From the records below, copy the lines that include "constraint".
___ EXTRACTED ENTRIES ___
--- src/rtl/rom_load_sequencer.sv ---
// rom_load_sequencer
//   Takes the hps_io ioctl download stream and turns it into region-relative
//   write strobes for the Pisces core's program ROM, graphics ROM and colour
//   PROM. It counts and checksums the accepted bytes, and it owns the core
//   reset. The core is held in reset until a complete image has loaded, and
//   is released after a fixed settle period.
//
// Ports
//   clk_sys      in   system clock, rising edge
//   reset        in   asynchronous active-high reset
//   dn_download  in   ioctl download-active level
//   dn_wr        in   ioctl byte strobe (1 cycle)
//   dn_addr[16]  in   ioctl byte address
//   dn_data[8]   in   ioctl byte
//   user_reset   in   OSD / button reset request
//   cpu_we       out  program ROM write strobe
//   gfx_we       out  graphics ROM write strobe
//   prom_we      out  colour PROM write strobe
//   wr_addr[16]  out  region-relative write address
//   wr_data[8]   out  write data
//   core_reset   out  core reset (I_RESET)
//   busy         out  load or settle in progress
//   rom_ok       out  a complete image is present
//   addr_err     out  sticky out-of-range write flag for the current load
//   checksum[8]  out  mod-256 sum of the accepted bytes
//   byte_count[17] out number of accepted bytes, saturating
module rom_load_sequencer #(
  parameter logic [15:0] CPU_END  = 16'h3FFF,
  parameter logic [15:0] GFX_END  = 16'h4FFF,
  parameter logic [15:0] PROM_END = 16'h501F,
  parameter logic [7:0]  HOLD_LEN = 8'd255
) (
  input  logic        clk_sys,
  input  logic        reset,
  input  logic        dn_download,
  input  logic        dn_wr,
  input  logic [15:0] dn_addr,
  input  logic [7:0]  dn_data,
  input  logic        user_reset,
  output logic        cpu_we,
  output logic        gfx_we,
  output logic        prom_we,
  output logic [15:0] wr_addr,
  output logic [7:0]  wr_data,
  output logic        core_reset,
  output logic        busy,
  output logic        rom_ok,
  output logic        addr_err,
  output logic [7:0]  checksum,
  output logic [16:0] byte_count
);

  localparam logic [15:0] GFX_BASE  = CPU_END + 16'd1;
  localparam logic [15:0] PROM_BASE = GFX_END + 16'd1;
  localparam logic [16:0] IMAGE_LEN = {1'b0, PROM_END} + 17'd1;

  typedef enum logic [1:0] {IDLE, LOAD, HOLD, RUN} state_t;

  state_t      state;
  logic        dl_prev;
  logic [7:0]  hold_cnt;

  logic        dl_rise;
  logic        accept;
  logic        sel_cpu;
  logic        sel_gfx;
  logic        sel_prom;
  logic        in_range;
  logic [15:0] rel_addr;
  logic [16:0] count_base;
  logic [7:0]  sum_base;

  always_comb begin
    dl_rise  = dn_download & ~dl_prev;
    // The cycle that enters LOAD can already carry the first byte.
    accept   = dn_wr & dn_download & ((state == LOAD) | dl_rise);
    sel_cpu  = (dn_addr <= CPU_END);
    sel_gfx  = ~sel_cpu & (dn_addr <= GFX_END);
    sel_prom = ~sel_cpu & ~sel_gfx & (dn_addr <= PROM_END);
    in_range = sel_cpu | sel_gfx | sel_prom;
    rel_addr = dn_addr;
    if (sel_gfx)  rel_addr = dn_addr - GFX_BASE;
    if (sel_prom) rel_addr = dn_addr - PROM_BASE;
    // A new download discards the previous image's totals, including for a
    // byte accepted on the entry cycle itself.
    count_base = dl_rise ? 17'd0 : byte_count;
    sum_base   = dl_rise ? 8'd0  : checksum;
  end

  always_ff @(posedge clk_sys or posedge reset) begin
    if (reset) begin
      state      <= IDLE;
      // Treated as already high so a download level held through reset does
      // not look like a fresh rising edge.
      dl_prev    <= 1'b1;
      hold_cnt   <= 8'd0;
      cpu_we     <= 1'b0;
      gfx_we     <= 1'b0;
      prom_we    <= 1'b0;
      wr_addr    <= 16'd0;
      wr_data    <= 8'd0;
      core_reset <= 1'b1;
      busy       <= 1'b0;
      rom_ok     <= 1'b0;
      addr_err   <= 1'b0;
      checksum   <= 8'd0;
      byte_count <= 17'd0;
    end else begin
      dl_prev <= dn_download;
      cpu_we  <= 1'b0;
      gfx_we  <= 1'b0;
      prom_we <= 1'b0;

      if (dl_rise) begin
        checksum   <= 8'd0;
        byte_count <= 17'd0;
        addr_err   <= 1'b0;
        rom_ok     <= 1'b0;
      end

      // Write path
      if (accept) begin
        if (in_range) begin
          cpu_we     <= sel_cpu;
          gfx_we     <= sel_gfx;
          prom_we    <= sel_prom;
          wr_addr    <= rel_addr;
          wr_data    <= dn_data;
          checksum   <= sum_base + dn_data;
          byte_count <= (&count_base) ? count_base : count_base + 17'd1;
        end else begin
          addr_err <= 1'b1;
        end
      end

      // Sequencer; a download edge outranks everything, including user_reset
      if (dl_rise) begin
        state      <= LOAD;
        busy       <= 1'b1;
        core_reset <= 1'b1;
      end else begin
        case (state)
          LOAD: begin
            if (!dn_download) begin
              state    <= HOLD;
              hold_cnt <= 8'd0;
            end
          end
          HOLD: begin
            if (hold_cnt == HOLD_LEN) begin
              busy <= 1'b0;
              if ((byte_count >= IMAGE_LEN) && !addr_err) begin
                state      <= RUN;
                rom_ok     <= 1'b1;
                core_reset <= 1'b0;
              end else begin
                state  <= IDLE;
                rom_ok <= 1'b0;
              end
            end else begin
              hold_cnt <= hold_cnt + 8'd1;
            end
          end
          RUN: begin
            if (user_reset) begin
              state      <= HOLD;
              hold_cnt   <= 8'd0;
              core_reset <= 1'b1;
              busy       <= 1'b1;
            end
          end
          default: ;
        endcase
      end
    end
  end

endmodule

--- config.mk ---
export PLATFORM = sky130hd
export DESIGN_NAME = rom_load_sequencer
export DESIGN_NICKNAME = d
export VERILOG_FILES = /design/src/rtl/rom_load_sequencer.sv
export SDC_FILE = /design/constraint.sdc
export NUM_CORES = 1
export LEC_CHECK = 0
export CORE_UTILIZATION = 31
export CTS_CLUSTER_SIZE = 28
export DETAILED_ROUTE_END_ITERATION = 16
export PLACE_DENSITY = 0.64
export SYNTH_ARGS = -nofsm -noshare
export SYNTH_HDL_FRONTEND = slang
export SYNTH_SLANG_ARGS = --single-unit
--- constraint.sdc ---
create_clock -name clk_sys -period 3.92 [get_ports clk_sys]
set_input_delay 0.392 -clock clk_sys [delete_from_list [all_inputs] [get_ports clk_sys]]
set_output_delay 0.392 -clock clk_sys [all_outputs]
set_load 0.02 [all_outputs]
___
___ EXTRACTED ENTRIES ___
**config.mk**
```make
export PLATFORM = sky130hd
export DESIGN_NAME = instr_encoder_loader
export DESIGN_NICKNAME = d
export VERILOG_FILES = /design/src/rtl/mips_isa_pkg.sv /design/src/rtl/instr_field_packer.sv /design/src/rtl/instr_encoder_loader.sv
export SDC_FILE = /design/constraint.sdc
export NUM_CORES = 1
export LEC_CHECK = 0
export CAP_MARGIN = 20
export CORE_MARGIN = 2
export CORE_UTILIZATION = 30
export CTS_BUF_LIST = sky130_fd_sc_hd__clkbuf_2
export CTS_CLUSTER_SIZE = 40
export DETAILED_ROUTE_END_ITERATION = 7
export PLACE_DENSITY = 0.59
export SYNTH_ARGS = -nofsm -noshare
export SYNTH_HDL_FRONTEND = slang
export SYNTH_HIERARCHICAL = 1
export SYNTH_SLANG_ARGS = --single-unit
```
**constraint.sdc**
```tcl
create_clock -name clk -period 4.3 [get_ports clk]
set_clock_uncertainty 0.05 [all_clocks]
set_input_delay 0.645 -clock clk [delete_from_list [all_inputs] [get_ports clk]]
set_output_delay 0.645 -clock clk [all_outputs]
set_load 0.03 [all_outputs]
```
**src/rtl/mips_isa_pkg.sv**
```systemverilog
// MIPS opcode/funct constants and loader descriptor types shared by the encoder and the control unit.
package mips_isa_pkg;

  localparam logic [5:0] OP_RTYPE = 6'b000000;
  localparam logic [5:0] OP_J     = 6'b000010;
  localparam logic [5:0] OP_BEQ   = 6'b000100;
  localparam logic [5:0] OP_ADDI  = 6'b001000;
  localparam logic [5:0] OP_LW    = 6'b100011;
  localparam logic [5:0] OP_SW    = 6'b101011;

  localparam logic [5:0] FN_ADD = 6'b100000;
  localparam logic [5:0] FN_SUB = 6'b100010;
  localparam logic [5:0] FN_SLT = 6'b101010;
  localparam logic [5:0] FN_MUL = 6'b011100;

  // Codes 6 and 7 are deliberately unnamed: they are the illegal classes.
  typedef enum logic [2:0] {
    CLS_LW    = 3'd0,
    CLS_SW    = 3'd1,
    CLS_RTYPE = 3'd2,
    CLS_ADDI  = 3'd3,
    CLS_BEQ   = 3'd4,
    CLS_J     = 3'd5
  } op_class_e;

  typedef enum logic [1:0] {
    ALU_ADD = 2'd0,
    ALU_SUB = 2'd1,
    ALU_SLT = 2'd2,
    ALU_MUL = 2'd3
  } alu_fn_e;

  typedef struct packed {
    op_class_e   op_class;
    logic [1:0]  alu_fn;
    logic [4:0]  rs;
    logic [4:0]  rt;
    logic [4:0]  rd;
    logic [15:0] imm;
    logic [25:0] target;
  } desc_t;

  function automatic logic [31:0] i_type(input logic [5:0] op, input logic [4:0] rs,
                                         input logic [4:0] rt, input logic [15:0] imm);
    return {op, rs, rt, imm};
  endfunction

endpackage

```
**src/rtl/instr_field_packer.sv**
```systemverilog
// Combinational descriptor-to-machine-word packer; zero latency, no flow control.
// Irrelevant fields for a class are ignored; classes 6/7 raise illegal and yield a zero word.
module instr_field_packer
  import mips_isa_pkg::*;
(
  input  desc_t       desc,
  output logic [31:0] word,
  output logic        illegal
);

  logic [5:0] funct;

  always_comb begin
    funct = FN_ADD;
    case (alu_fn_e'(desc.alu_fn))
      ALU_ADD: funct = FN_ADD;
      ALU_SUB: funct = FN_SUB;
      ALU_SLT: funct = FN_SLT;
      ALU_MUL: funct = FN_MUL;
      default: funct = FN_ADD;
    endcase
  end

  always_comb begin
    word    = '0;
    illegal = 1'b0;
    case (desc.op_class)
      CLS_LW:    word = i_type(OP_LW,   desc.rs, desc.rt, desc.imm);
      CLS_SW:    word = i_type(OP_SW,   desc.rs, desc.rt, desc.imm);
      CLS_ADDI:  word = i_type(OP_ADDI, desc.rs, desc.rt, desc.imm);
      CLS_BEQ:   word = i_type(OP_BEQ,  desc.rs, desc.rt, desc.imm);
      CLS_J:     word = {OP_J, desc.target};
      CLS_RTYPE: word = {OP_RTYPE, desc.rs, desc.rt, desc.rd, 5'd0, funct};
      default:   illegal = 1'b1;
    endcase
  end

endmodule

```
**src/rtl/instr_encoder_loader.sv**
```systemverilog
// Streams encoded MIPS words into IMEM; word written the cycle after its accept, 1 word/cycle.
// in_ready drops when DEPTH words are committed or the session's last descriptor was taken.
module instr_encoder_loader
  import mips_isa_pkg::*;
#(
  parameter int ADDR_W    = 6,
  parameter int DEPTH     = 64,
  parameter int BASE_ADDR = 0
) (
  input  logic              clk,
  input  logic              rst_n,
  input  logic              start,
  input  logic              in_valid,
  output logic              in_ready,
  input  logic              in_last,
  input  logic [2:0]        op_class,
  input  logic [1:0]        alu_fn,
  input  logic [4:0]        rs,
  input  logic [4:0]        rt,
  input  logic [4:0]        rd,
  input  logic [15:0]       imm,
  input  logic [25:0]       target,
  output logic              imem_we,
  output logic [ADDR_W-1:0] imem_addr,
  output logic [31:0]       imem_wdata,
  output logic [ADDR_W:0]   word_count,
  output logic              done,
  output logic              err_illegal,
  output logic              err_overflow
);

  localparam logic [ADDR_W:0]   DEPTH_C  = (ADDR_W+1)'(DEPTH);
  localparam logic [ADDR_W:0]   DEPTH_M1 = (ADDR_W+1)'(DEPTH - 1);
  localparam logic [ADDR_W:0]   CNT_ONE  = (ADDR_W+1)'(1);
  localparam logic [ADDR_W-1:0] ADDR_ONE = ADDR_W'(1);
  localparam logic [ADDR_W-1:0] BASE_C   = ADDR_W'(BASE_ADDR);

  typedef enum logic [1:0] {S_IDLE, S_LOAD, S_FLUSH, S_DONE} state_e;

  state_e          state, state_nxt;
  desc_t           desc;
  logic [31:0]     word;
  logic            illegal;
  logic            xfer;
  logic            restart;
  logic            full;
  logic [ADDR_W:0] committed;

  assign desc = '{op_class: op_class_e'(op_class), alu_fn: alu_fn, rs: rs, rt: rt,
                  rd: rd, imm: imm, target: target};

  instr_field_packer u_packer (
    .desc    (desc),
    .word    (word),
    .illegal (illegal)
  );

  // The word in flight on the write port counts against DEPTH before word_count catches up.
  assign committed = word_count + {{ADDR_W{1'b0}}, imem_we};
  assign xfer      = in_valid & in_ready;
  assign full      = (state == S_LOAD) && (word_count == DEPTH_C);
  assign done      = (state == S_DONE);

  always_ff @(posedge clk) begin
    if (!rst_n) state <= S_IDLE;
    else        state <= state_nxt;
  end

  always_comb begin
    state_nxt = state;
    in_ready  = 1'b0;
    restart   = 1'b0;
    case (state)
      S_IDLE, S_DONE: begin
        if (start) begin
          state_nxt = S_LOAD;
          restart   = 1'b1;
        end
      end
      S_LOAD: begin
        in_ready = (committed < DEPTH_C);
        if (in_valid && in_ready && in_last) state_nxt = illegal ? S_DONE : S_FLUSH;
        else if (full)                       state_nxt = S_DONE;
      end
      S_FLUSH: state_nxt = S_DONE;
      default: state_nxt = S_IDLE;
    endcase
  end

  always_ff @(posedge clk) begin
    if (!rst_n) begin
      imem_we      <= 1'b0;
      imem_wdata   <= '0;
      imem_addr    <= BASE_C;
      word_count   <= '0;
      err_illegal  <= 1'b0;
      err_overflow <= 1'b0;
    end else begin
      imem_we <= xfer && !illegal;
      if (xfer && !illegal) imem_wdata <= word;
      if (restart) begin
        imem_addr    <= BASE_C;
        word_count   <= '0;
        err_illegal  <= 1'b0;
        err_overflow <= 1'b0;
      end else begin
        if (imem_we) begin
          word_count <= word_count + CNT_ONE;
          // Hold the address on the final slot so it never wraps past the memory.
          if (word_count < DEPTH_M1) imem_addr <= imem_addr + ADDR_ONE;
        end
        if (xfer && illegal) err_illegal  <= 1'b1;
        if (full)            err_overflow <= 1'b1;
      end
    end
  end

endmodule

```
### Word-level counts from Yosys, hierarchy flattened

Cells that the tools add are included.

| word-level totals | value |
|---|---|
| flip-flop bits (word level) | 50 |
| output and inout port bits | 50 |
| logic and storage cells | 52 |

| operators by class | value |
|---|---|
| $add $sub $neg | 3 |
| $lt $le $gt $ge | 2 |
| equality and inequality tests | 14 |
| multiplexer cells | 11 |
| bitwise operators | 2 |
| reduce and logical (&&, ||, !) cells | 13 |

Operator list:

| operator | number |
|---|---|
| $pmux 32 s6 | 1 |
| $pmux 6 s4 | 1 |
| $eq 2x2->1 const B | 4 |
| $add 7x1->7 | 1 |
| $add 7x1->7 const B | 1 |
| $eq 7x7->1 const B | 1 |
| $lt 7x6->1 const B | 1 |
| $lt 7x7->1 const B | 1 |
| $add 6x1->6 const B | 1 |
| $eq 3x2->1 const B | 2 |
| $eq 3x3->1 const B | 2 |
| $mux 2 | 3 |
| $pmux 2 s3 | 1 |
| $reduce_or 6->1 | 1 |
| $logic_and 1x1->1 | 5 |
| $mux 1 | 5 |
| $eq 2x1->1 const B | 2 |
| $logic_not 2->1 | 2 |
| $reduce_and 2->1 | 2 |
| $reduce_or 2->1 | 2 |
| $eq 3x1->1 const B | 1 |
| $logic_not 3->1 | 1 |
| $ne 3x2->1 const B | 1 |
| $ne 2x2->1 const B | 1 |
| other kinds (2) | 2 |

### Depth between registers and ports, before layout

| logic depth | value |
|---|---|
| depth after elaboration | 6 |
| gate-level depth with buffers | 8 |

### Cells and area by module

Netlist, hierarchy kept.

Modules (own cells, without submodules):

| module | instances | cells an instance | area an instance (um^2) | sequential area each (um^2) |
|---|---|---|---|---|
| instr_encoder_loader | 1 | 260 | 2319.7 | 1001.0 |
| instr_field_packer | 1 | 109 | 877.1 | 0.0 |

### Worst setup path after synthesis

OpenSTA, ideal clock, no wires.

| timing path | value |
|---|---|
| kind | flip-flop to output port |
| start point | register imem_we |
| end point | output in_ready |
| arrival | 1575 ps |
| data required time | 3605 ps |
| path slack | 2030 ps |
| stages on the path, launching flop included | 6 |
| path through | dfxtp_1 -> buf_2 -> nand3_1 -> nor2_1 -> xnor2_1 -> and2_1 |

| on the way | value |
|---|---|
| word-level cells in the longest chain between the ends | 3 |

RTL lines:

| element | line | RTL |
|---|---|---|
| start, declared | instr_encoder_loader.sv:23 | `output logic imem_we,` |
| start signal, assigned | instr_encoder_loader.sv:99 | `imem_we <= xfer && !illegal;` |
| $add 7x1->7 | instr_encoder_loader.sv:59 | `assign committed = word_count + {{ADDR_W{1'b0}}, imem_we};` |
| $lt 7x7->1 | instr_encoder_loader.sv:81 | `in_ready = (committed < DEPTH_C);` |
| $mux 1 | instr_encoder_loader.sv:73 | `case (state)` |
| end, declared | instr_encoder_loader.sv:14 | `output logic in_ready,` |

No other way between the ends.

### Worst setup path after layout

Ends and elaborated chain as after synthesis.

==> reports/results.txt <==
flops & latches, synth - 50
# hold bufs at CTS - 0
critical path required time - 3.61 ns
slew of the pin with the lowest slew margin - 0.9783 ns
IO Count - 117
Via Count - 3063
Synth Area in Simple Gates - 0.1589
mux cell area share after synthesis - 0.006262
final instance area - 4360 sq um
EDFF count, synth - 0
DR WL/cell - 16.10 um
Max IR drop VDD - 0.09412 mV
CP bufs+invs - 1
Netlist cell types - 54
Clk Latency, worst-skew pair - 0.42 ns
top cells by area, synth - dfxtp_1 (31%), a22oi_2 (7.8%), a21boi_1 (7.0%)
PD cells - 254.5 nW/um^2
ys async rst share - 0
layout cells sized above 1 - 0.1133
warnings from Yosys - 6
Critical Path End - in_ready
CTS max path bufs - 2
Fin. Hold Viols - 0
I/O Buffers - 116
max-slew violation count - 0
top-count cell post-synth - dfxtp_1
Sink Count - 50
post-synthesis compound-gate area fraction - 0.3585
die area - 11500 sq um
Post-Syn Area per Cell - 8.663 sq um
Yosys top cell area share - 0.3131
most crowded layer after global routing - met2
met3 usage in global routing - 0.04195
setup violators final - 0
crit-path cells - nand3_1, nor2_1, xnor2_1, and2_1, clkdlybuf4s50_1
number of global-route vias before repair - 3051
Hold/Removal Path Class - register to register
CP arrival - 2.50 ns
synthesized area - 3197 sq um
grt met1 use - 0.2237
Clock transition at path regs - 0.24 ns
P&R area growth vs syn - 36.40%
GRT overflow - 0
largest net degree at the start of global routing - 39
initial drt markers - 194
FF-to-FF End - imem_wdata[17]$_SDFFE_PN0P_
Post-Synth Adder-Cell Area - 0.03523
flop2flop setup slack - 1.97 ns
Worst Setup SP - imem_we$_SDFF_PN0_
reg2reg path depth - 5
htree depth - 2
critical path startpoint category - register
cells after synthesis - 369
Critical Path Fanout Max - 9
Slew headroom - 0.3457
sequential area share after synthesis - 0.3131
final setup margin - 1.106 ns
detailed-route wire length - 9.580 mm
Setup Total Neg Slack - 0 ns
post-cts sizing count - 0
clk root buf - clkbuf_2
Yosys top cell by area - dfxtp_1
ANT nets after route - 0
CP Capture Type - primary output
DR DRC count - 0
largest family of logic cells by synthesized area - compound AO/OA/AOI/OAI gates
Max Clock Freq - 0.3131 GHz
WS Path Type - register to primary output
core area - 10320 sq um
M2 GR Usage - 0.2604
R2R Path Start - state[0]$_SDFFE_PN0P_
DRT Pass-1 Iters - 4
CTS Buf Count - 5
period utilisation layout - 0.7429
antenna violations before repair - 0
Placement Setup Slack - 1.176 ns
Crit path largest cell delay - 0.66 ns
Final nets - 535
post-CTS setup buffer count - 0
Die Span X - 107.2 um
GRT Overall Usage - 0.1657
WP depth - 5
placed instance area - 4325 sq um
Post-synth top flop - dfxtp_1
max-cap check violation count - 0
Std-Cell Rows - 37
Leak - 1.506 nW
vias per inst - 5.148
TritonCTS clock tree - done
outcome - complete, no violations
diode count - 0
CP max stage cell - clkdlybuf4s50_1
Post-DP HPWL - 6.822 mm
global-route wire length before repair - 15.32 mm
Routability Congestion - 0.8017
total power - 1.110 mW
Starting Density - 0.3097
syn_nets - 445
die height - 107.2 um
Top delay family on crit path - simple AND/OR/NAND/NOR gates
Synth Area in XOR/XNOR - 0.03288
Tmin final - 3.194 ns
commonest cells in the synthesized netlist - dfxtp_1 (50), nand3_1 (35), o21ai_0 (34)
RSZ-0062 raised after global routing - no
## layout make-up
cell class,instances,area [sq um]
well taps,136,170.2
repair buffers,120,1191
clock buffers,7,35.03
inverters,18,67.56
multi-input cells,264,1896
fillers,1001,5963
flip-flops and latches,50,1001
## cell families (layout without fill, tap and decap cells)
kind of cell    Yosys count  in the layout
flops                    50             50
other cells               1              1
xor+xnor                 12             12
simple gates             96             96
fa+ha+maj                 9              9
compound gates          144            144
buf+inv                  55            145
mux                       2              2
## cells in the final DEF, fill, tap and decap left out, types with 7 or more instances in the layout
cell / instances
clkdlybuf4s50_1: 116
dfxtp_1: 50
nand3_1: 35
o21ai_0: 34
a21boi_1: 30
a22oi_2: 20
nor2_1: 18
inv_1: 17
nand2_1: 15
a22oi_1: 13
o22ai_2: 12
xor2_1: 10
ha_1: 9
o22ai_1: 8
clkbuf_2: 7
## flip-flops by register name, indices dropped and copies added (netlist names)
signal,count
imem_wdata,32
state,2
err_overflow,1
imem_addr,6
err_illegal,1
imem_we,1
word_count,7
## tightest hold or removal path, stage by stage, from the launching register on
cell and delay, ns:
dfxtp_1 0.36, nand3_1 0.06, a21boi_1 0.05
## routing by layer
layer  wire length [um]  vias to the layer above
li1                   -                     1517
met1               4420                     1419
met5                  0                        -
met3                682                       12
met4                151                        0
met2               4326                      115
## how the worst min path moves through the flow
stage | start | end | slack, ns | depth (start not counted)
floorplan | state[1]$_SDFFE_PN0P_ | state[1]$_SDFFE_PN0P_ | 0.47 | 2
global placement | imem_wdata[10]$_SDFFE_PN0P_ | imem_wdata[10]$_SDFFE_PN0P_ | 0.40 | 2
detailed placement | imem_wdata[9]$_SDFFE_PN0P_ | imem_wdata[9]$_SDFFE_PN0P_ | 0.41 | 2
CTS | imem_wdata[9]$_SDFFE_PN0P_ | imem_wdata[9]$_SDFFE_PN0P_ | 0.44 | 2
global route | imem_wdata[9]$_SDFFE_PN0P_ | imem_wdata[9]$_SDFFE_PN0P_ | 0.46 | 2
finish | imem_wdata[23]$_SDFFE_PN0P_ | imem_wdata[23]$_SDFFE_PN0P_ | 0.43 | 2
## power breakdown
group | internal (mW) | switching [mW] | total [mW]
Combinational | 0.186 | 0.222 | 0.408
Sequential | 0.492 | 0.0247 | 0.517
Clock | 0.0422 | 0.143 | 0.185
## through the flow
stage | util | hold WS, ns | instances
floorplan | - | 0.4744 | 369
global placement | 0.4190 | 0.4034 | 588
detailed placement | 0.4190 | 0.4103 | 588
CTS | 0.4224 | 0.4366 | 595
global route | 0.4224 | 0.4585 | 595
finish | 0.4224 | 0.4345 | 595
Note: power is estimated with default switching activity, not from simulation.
___
EXERCISE ANSWER:
export SDC_FILE = /design/constraint.sdc
--- constraint.sdc ---
export SDC_FILE = /design/constraint.sdc
**constraint.sdc**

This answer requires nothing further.